Hello, I am Jason Polk, therapist and owner of Colorado Relationship Recovery. I decided to become a couple therapist as a result of my own painful divorce. I have been to several hours of couple therapy as a client, and I have experienced what has and hasn’t worked in the therapy office. Because of my experience as a client and my eventual divorce, I decided I wanted to help couples avoid this painful experience.
Thus, my personal relationship journey has not been smooth. In past relationships, I functioned from a me-first orientation with the unexamined fear that if I don’t put myself first, I may lose my self and autonomy in the relationship. I also functioned from an unexamined belief that things such as dependence, vulnerability, and the expression of feelings are inherently inferior to things such as self-reliance and independence.

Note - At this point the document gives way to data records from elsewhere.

This is an optimization exercise on Yosys and OpenROAD, whose aim is small area, not a production implementation. No activity file was given, so power comes from the tool's default toggle rates.

## decode_dispatch
module decode_dispatch (
  input  logic                   clk,
  input  logic                   rst,
  input  logic                   roll_back,
  input  logic                   if_in_en,
  input  dispatch_pkg::addr_t    if_pc,
  input  dispatch_pkg::instr_t   if_instr,
  input  logic                   jump,
  input  logic                   rs1_busy,
  input  dispatch_pkg::rob_idx_t rs1_dep,
  input  dispatch_pkg::data_t    rs1_val,
  input  logic                   rs2_busy,
  input  dispatch_pkg::rob_idx_t rs2_dep,
  input  dispatch_pkg::data_t    rs2_val,
  input  logic                   cdb_en,
  input  dispatch_pkg::rob_idx_t cdb_rob_idx,
  input  dispatch_pkg::data_t    cdb_val,
  input  dispatch_pkg::rob_idx_t rob_idx_nxt,
  output logic                   stall_reset,
  output dispatch_pkg::addr_t    new_pc,
  output dispatch_pkg::rob_idx_t stall_rob_idx,
  output logic                   rf_en,
  output dispatch_pkg::reg_idx_t rf_dest,
  output dispatch_pkg::rob_idx_t rf_rob_idx,
  output logic                   rs_en,
  output dispatch_pkg::rs_op_t   rs_op_out,
  output dispatch_pkg::data_t    rs_vj,
  output logic                   rs_qj_en,
  output dispatch_pkg::rob_idx_t rs_qj,
  output dispatch_pkg::data_t    rs_vk,
  output logic                   rs_qk_en,
  output dispatch_pkg::rob_idx_t rs_qk,
  output dispatch_pkg::rob_idx_t rs_rob_idx,
  output logic                   rob_en,
  output dispatch_pkg::rob_idx_t rob_idx,
  output logic                   rob_ready,
  output dispatch_pkg::rob_op_t  rob_op,
  output dispatch_pkg::reg_idx_t rob_dest,
  output dispatch_pkg::data_t    rob_val,
  output logic                   rob_jump,
  output dispatch_pkg::addr_t    rob_pc,
  output dispatch_pkg::addr_t    rob_alt_pc
);
  logic                 op1_pend;
  logic                 op2_pend;
  dispatch_pkg::data_t  op1_raw;
  logic                 op2_use_reg, op2_use_cdb;
  logic                 imm_sx, imm_mid;
  logic                 is_alu_r, is_alu_i, is_branch, is_lui, is_auipc, is_jal, is_jalr;
  dispatch_pkg::rs_op_t rs_op;
    dispatch_pkg::addr_t  pc_plus4;
  dispatch_pkg::addr_t  sum;
  ...
==> flow/config.mk <==
export PLATFORM = sky130hd
export DESIGN_NAME = decode_dispatch
export DESIGN_NICKNAME = decode_dispatch
export VERILOG_FILES = /design/flow/design.v
export SDC_FILE = /design/flow/constraint.sdc
export NUM_CORES = 4
export LEC_CHECK = 0
export CAP_MARGIN = 0
export CORE_MARGIN = 2
export CORE_UTILIZATION = 65
export PLACE_DENSITY = 0.75
export SLEW_MARGIN = 0
export SYNTH_HIERARCHICAL = 1
export SYNTH_MINIMUM_KEEP_SIZE = 0
==> flow/constraint.sdc <==
create_clock -name core_clock -period 5.0 [get_ports {clk}]
set_input_delay 1.0000 -clock core_clock [delete_from_list [all_inputs] [get_ports {clk}]]
set_output_delay 1.0000 -clock core_clock [all_outputs]
set_load 0.01 [all_outputs]
standard.sh (not shown) runs the stock make flow with config.mk's settings and CLKGATE_MAP_FILE= SYNTH_SCRIPT=/design/flow/synth_recipe.tcl, a recipe that flattens the netlist after the stock synthesis.
==> flow/flow/run.sh <==
#!/bin/bash
# Standard ORFS layout with two changes: the port buffers use the smallest
# buffer cell, and the clock tree uses few, large sink clusters and no dummy loads.
export BUFFER_PORTS_ARGS="-buffer_cell sky130_fd_sc_hd__buf_1"
export CTS_ARGS="-sink_clustering_enable -repair_clock_nets -dont_use_dummy_load -sink_clustering_size 16 -sink_clustering_max_diameter 60 -buf_list {sky130_fd_sc_hd__clkbuf_4 sky130_fd_sc_hd__clkbuf_8}"
bash standard.sh > standard.log 2>&1
Next try:
--- a/flow/design.v
+++ b/flow/design.v
@@ -178,38 +178,39 @@
     .y(add_b[30:20]));
   assign add_b[31]    = if_instr[31];
   add32 u_add (.a(add_a), .b(add_b), .s(sum));
 endmodule
 module add32 (
   input  logic [31:0] a,
   input  logic [31:0] b,
   output logic [31:0] s
 );
-  logic [31:0] ap, ag, cg, cp;
+  logic [31:0] ap, ag, c;
   assign ap = a ^ b;
   assign ag = a & b;
   always_comb begin
-    cg = ag;
-    cp = ap;
-    for (int d = 1; d < 32; d = d * 2) begin
-      for (int i = 2 * d - 1; i < 32; i += 2 * d) begin
-        cg[i] = cg[i] | (cp[i] & cg[i-d]);
-        cp[i] = cp[i] & cp[i-d];
-      end
-    end
-    for (int d = 8; d >= 1; d = d / 2) begin
-      for (int i = 3 * d - 1; i < 32; i += 2 * d) begin
-        cg[i] = cg[i] | (cp[i] & cg[i-d]);
-        cp[i] = cp[i] & cp[i-d];
+    logic cb;
+    cb = 1'b0;
+    for (int j = 0; j < 32; j += 3) begin
+      logic gg, pp, cr;
+      gg = 1'b0;
+      pp = 1'b1;
+      cr = cb;
+      for (int i = j; i < j + 3 && i < 32; i++) begin
+        c[i] = cr;
+        cr = ag[i] | (ap[i] & cr);
+        gg = ag[i] | (ap[i] & gg);
+        pp = pp & ap[i];
       end
+      cb = gg | (pp & cb);
     end
   end
-  assign s = ap ^ {cg[30:0], 1'b0};
+  assign s = ap ^ c;
 endmodule
 module inc30 (
   input  logic [29:0] a,
   output logic [29:0] y
 );
   logic [29:0] c;
   always_comb begin
     logic cb;
     cb = 1'b1;
@@ -386,27 +387,36 @@
   assign ld_alt_p4  = ld_any && is_branch && jump;
   assign ld_alt_sum = ld_any && is_branch && !jump;
   assign kp_alt     = run && !(disp && is_branch);
   dispatch_pkg::addr_t    new_pc_d, rob_pc_d, rob_val_d, rob_alt_pc_d;
   dispatch_pkg::data_t    rs_vj_d, rs_vk_d;
   dispatch_pkg::rob_idx_t stall_rob_idx_d, rs_qj_d, rs_qk_d, rs_rob_idx_d;
   dispatch_pkg::rs_op_t   rs_op_d;
   dispatch_pkg::reg_idx_t rob_dest_d;
   logic                   rob_ready_d, rob_op_br_d, rob_jump_d, rs_qj_en_d, rs_qk_en_d;
-  ao222 #(.W(32)) u_new_pc (
-    .s0(ld_npc_p4), .d0(pc_plus4), .s1(ld_npc_sum), .d1({sum[31:1], sum[0] && !is_jalr}),
-    .s2(kp_npc), .d2(new_pc), .y(new_pc_d));
-  ao222 #(.W(32)) u_rob_val (
-    .s0(ld_val_p4), .d0(pc_plus4), .s1(ld_val_sum), .d1(sum), .s2(kp_val), .d2(rob_val),
-    .y(rob_val_d));
-  ao222 #(.W(32)) u_rob_alt_pc (
-    .s0(ld_alt_p4), .d0(pc_plus4), .s1(ld_alt_sum), .d1(sum), .s2(kp_alt), .d2(rob_alt_pc),
-    .y(rob_alt_pc_d));
+  ao222 #(.W(31)) u_new_pc (
+    .s0(ld_npc_p4), .d0(pc_plus4[31:1]), .s1(ld_npc_sum), .d1(sum[31:1]),
+    .s2(kp_npc), .d2(new_pc[31:1]), .y(new_pc_d[31:1]));
+  ao22_1 u_new_pc0 (
+    .s0(ld_npc_p4 || (ld_npc_sum && !is_jalr)), .d0(if_pc[0]),
+    .s1(kp_npc), .d1(new_pc[0]), .y(new_pc_d[0]));
+  ao222 #(.W(30)) u_rob_val (
+    .s0(ld_val_p4), .d0(pc_plus4[31:2]), .s1(ld_val_sum), .d1(sum[31:2]),
+    .s2(kp_val), .d2(rob_val[31:2]), .y(rob_val_d[31:2]));
+  ao22 #(.W(2)) u_rob_val_lo (
+    .s0(ld_val_p4 || (ld_val_sum && is_auipc)), .d0(if_pc[1:0]),
+    .s1(kp_val), .d1(rob_val[1:0]), .y(rob_val_d[1:0]));
+  ao222 #(.W(31)) u_rob_alt_pc (
+    .s0(ld_alt_p4), .d0(pc_plus4[31:1]), .s1(ld_alt_sum), .d1(sum[31:1]),
+    .s2(kp_alt), .d2(rob_alt_pc[31:1]), .y(rob_alt_pc_d[31:1]));
+  ao22_1 u_rob_alt_pc0 (
+    .s0(ld_alt_p4 || ld_alt_sum), .d0(if_pc[0]),
+    .s1(kp_alt), .d1(rob_alt_pc[0]), .y(rob_alt_pc_d[0]));
   ao22 #(.W(32)) u_rob_pc (
     .s0(ld_any), .d0(if_pc), .s1(kp_any), .d1(rob_pc), .y(rob_pc_d));
   ao22 #(.W(5)) u_rob_dest (
     .s0(ld_any), .d0(rd), .s1(kp_any), .d1(rob_dest), .y(rob_dest_d));
   ao22 #(.W(3)) u_rob_flags (
     .s0(ld_any), .d0({has_result, is_branch, is_branch && jump}),
     .s1(kp_any), .d1({rob_ready, rob_op_br, rob_jump}),
     .y({rob_ready_d, rob_op_br_d, rob_jump_d}));
   ao22 #(.W(4)) u_stall_rob_idx (
The changed run ran to the end with no violations.
Sequential share of layout area rose by 0.12 points.
Via count fell by 1.7%.
Clock-buffer cell count stays the same.
Synthesized area fell by 1.7%.
Hold slack improved by 0.0051 ns.
Global-route usage fell by 1.7 points.
Sequential cell count is unchanged.
Design area fell by 0.34%.
Setup slack got worse by 0.40 ns.
Non-clock buffer count rose by 18.
Clock power hardly moves.
No run of this note included a check of the RTL's function; only the layout flow was run.

-- static timing again, ports no longer ideal --
In the flow no input, the clock included, has a driving cell. The finished layouts below were timed again as built, in two steps. Step 1 assumes that a clkbuf_16 drives the clock port and a buf_2 every other input. Step 2 moves the port delays by t, midway between the first and last clock arrival at a register: inputs arrive t later, outputs are due t later. That takes back most of the time a late clock gives input paths. Slacks: no drivers / after step 1 / after step 2; pairs: no drivers / after step 1.
| run | shift t [ns] | setup slack, ns | worst setup path at the end | pins driven straight from the clock port |
|---|---|---|---|---|
| the first run | 0.561 | 0.822 / 0.804 / 0.243 | input to register | 1 |
| the second run | 0.550 | 0.417 / 0.416 / -0.135 | input to register | 1 |
Met with ideal ports but missed after step 2: setup timing in the second run. For the first run, which loses most, drivers alone change the setup slack by -0.018 ns; drivers and shift together by -0.579 ns.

I consider myself to be in “relational recovery.” This means that I adhere to a relationship-first orientation where I value my independence, but at the same time value dependence, showing vulnerability, and expressing feelings. Relational recovery also means empowering my wife so she is able to give me what I want. This is a form of “enlightened selfishness.” Although I’m not perfect and I will fail from time-to-time, relational recovery means that I actively work to go with my second instinct when triggered. It also means that I take care of myself mentally so I’m more likely to do that.
I am currently married to my wonderful wife Jessica. We are blessed to have a beautiful daughter. I am grateful that I am able to apply my relational recovery and my training in couple therapy to my current marriage. Although we have difficulties and conflict, our relationship has been life-affirming and a source of personal confidence. The health of my marriage makes me believe that if I can do, so can you.
Thank you for visiting my site, I look forward to our journey!